# Create datasets

This notebook shows how to prepare data in different representations and create a dataset.

## Introduction to representations

Before applying methods to analyze events, we need to represent them in a proper format.

Set is a 1D representation of events, which contains a set of observables of physics objects.
Observables are designed variables to refect the properties of events. For example, the invariant
mass of dijet indicate the middle particle; N-subjettiness indicates the number of subjets in a jet.
It's a straightforward way and actively used in a large number of analyses.

! Need description of Image and Graph.

## Get events from ROOT files

First, we need to read events from output `.root` file. Let's import nessary modules from HML.

In [1]:
import numpy as np
from hml.generators import MG5Run
from hml.representations import Set
from hml.observables import Pt, M, DeltaR
from hml.datasets import Dataset

Welcome to JupyROOT 6.24/02


`MG5Run` is here to get information about a run such as cross section and events. It requires the
run directory to retrieve all useful information.

In [2]:
sig_run = MG5Run("./data/pp2zj/Events/run_01/")
bkg_run = MG5Run("./data/qcd/Events/run_01/")

Then we need define a representation. Here we use `Set` as an example. It requires a list of
observables. You can find all supported observables in `hml.observables` module.

In [3]:
representation = Set([Pt("Jet1"), Pt("Jet2"), DeltaR("Jet1", "Jet2"), M("FatJet1")])

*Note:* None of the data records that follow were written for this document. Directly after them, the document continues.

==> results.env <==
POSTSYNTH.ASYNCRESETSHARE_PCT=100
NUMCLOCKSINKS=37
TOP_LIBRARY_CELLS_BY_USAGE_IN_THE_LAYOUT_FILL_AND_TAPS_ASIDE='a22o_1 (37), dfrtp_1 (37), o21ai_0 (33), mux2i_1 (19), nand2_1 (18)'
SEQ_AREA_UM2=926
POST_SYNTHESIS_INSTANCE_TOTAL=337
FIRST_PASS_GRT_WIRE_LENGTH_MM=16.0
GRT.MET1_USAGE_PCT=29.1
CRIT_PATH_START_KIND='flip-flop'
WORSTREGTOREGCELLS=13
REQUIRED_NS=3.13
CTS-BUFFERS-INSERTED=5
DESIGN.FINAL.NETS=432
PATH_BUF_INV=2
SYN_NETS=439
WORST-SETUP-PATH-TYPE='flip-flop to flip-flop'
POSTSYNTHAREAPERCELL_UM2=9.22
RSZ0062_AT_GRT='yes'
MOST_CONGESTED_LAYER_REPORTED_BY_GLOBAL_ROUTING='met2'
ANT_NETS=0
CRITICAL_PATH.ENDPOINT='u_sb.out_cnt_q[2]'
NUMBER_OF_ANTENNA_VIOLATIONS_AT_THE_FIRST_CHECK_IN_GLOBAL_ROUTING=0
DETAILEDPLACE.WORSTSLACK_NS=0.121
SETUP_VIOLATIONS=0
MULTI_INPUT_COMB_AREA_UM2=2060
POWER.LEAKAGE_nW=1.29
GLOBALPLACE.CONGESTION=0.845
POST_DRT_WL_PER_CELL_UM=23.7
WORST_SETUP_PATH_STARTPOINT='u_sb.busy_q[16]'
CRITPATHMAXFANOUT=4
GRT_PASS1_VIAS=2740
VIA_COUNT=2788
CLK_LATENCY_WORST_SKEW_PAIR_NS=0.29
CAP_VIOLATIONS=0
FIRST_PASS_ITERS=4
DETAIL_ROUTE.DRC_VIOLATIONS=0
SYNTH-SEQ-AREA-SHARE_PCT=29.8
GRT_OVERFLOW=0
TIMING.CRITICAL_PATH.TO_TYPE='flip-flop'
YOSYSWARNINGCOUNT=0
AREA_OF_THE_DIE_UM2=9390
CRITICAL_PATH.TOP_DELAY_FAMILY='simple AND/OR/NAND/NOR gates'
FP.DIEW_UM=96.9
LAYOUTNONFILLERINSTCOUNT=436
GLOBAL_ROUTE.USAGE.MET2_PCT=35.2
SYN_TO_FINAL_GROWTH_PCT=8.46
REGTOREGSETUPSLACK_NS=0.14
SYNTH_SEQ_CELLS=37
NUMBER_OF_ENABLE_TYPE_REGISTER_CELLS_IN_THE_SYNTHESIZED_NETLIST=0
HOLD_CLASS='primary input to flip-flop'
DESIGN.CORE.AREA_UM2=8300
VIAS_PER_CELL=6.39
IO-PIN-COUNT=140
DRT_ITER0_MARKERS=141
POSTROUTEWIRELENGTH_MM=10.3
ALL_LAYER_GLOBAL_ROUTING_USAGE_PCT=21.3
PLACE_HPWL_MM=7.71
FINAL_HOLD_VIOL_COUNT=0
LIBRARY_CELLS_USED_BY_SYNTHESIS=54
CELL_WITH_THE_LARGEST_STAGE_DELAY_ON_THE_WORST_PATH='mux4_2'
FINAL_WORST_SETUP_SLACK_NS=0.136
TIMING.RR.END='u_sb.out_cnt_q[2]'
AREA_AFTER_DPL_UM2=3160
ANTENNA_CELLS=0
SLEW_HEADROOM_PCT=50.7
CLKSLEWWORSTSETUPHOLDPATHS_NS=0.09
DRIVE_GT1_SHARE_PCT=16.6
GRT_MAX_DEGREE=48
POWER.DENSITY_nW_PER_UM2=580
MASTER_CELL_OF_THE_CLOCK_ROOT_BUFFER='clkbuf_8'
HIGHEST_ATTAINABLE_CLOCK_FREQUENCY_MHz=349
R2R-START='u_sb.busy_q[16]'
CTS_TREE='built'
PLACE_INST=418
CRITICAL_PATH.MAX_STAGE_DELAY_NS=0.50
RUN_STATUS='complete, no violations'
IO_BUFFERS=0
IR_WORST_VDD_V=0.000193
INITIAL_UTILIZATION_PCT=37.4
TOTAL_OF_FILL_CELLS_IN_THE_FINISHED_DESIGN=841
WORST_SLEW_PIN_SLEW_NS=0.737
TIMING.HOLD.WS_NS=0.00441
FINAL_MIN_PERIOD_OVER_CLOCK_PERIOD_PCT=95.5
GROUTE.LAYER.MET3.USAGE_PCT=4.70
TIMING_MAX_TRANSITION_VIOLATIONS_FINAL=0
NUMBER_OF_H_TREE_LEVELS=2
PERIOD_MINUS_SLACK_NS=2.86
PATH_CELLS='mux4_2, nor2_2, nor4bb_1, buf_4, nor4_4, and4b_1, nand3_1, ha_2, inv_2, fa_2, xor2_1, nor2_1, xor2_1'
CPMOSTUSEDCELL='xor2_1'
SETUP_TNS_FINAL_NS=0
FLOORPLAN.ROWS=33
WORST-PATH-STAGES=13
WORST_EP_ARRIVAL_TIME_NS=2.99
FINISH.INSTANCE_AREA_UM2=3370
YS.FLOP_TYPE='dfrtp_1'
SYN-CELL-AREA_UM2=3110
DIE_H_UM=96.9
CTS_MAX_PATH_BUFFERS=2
File: src/rtl/aes_round_sequencer.sv
// -----------------------------------------------------------------------------
// aes_round_sequencer
//
// Master sequencer for the AES-256 encryption core. It walks the round counter
// 0..NR and, inside each round, the step counter 0..STEPS-1. From these it
// derives the key-expansion round constant and the per-round control strobes.
// A block is started by a start handshake and is finished by a one-cycle done
// pulse. All outputs are registered.
//
// Optional feature macro: SEQ_STALL_EN
//   defined   : the stall port exists and freezes the sequence while high in RUN
//   undefined : no stall port; the sequence always runs to completion
//
// Ports
//   clk        in   1  global clock
//   reset      in   1  synchronous active-high reset, highest priority
//   start      in   1  begin a block (sampled only in IDLE)
//   abort      in   1  cancel the block in progress (RUN only)
//   stall      in   1  freeze the sequence (only with SEQ_STALL_EN)
//   busy       out  1  high while in RUN
//   done       out  1  one-cycle completion pulse
//   rnd_cnt    out  4  current round 0..NR
//   step       out  3  current step 0..STEPS-1
//   key_load   out  1  busy && round 0 && step 0
//   mix_en     out  1  busy && 0 < round < NR (MixColumns enable)
//   last_round out  1  busy && round == NR
//   rc         out  8  key-expansion round constant
// -----------------------------------------------------------------------------
module aes_round_sequencer #(
    parameter int NR    = 14,
    parameter int STEPS = 5
) (
    input  logic       clk,
    input  logic       reset,
    input  logic       start,
    input  logic       abort,
`ifdef SEQ_STALL_EN
    input  logic       stall,
`endif
    output logic       busy,
    output logic       done,
    output logic [3:0] rnd_cnt,
    output logic [2:0] step,
    output logic       key_load,
    output logic       mix_en,
    output logic       last_round,
    output logic [7:0] rc
);

    localparam logic [3:0] LAST_RND  = 4'(NR);
    localparam logic [2:0] LAST_STEP = 3'(STEPS - 1);

    typedef enum logic [1:0] {
        IDLE = 2'd0,
        RUN  = 2'd1,
        DONE = 2'd2
    } state_t;

    state_t     state_r;
    state_t     state_s;
    logic [3:0] rnd_s;
    logic [2:0] step_s;
    logic [7:0] rc_s;
    logic       stall_s;

`ifdef SEQ_STALL_EN
    assign stall_s = stall;
`else
    assign stall_s = 1'b0;
`endif

    // Round constant after advancing into round r: 01 entering round 1,
    // doubled entering every later odd round, held otherwise.
    function automatic logic [7:0] next_rc(input logic [3:0] r, input logic [7:0] cur);
        logic [7:0] res;
        if (r[0] == 1'b0) begin
            res = cur;
        end else if (r == 4'd1) begin
            res = 8'h01;
        end else begin
            res = {cur[6:0], 1'b0};
        end
        return res;
    endfunction

    // Next-state and next-counter computation for the sequencer.
    always_comb begin
        state_s = state_r;
        rnd_s   = rnd_cnt;
        step_s  = step;
        rc_s    = rc;
        case (state_r)
            IDLE: begin
                // start wins over abort here; abort has no meaning in IDLE
                if (start) begin
                    state_s = RUN;
                end else begin
                    state_s = IDLE;
                end
                rnd_s  = 4'd0;
                step_s = 3'd0;
                rc_s   = 8'h00;
            end
            RUN: begin
                if (abort) begin
                    state_s = IDLE;
                    rnd_s   = 4'd0;
                    step_s  = 3'd0;
                    rc_s    = 8'h00;
                end else if (stall_s) begin
                    state_s = RUN;
                end else if ((rnd_cnt == LAST_RND) && (step == LAST_STEP)) begin
                    // counters hold their final values while done is shown
                    state_s = DONE;
                end else if (step < LAST_STEP) begin
                    step_s = step + 3'd1;
                end else begin
                    step_s = 3'd0;
                    rnd_s  = rnd_cnt + 4'd1;
                    rc_s   = next_rc(rnd_cnt + 4'd1, rc);
                end
            end
            DONE: begin
                state_s = IDLE;
                rnd_s   = 4'd0;
                step_s  = 3'd0;
                rc_s    = 8'h00;
            end
            default: begin
                state_s = IDLE;
                rnd_s   = 4'd0;
                step_s  = 3'd0;
                rc_s    = 8'h00;
            end
        endcase
    end

    // State, counter and decoded-strobe registers.
    always_ff @(posedge clk) begin
        if (reset) begin
            state_r    <= IDLE;
            rnd_cnt    <= 4'd0;
            step       <= 3'd0;
            rc         <= 8'h00;
            busy       <= 1'b0;
            done       <= 1'b0;
            key_load   <= 1'b0;
            mix_en     <= 1'b0;
            last_round <= 1'b0;
        end else begin
            state_r    <= state_s;
            rnd_cnt    <= rnd_s;
            step       <= step_s;
            rc         <= rc_s;
            busy       <= (state_s == RUN);
            done       <= (state_s == DONE);
            key_load   <= (state_s == RUN) && (rnd_s == 4'd0) && (step_s == 3'd0);
            mix_en     <= (state_s == RUN) && (rnd_s != 4'd0) && (rnd_s < LAST_RND);
            last_round <= (state_s == RUN) && (rnd_s == LAST_RND);
        end
    end

endmodule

Two core parts of a dataset are data and target: data is the values of defined representation and
features one event; target is the integer label of each event. We create data and target as two empty
lists and fill them by looping over all events.

To obtain the representation values, call `.from_event` method, then HML will do the rest to correctly
get the values in the proper format. In event loop, you can add customed cuts to select events as the
same way as in `pyROOT`.

In [4]:
data, target = [], []

for event in sig_run.events:
    if event.Jet_size >= 2 and event.FatJet_size >= 1:
        representation.from_event(event)
        data.append(representation.values)
        target.append(1)

for event in bkg_run.events:
    if event.Jet_size >= 2 and event.FatJet_size >= 1:
        representation.from_event(event)
        data.append(representation.values)
        target.append(0)

data = np.array(data, dtype=np.float32)
target = np.array(target, dtype=np.int32)


In [5]:
data.shape

(16289, 4)

In [6]:
np.unique(target, return_counts=True)

(array([0, 1], dtype=int32), array([7433, 8856]))

After filling data and target, now we can complete a dataset with necessary information.

In [7]:
dataset = Dataset(
    data,
    target,
    feature_names=representation.names,
    target_names=["pp2wz", "qcd"],
    description="This is a demo dataset for HML. Classify pp2wz and qcd events.",
    dataset_dir="./data/z_vs_qcd",
)

In [8]:
dataset.save()

Finally, call `save` method to save the dataset to a directory where descriptive information is stored
as metadata in a yaml file and data and target are stored in a npz file.